◆ Goal of the exercise
Every line from the one containing "export VERILOG_FILES = /design/src/rtl/mem_read_sink_pkg.sv" to the one containing "export CORE_MARGIN = 3" in the records below, both included, must be set down exactly, and no other line.

Stored data
◇ ◇ ◇ ◇ ◇

File: config.mk
export PLATFORM = sky130hd
export DESIGN_NAME = mem_read_sink_flat
export DESIGN_NICKNAME = d
export VERILOG_FILES = /design/src/rtl/mem_read_sink_pkg.sv /design/src/rtl/mem_read_sink_if.sv /design/src/rtl/mem_read_sink_sync_fifo.sv /design/src/rtl/mem_read_sink.sv /design/src/flat_wrapper.sv
export SDC_FILE = /design/constraint.sdc
export NUM_CORES = 1
export LEC_CHECK = 0
export CORE_ASPECT_RATIO = 0.9
export CORE_MARGIN = 3
export CORE_UTILIZATION = 53
export CTS_CLUSTER_SIZE = 30
export DETAILED_ROUTE_END_ITERATION = 16
export PLACE_DENSITY = 0.84
export REMOVE_ABC_BUFFERS = 1
export SLEW_MARGIN = 10
export SYNTH_ARGS = -nofsm -noshare
export SYNTH_HDL_FRONTEND = slang
export SYNTH_HIERARCHICAL = 1
export SYNTH_SLANG_ARGS = --single-unit
File: constraint.sdc
create_clock -name clk -period 3.9 [get_ports clk]
set_input_delay 0.585 -clock clk [delete_from_list [all_inputs] [get_ports clk]]
set_output_delay 0.585 -clock clk [all_outputs]
set_load 0.02 [all_outputs]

◇ ◇ ◇ ◇ ◇

◆ Answer for the task
export VERILOG_FILES = /design/src/rtl/mem_read_sink_pkg.sv /design/src/rtl/mem_read_sink_if.sv /design/src/rtl/mem_read_sink_sync_fifo.sv /design/src/rtl/mem_read_sink.sv /design/src/flat_wrapper.sv
export SDC_FILE = /design/constraint.sdc
export NUM_CORES = 1
export LEC_CHECK = 0
export CORE_ASPECT_RATIO = 0.9
export CORE_MARGIN = 3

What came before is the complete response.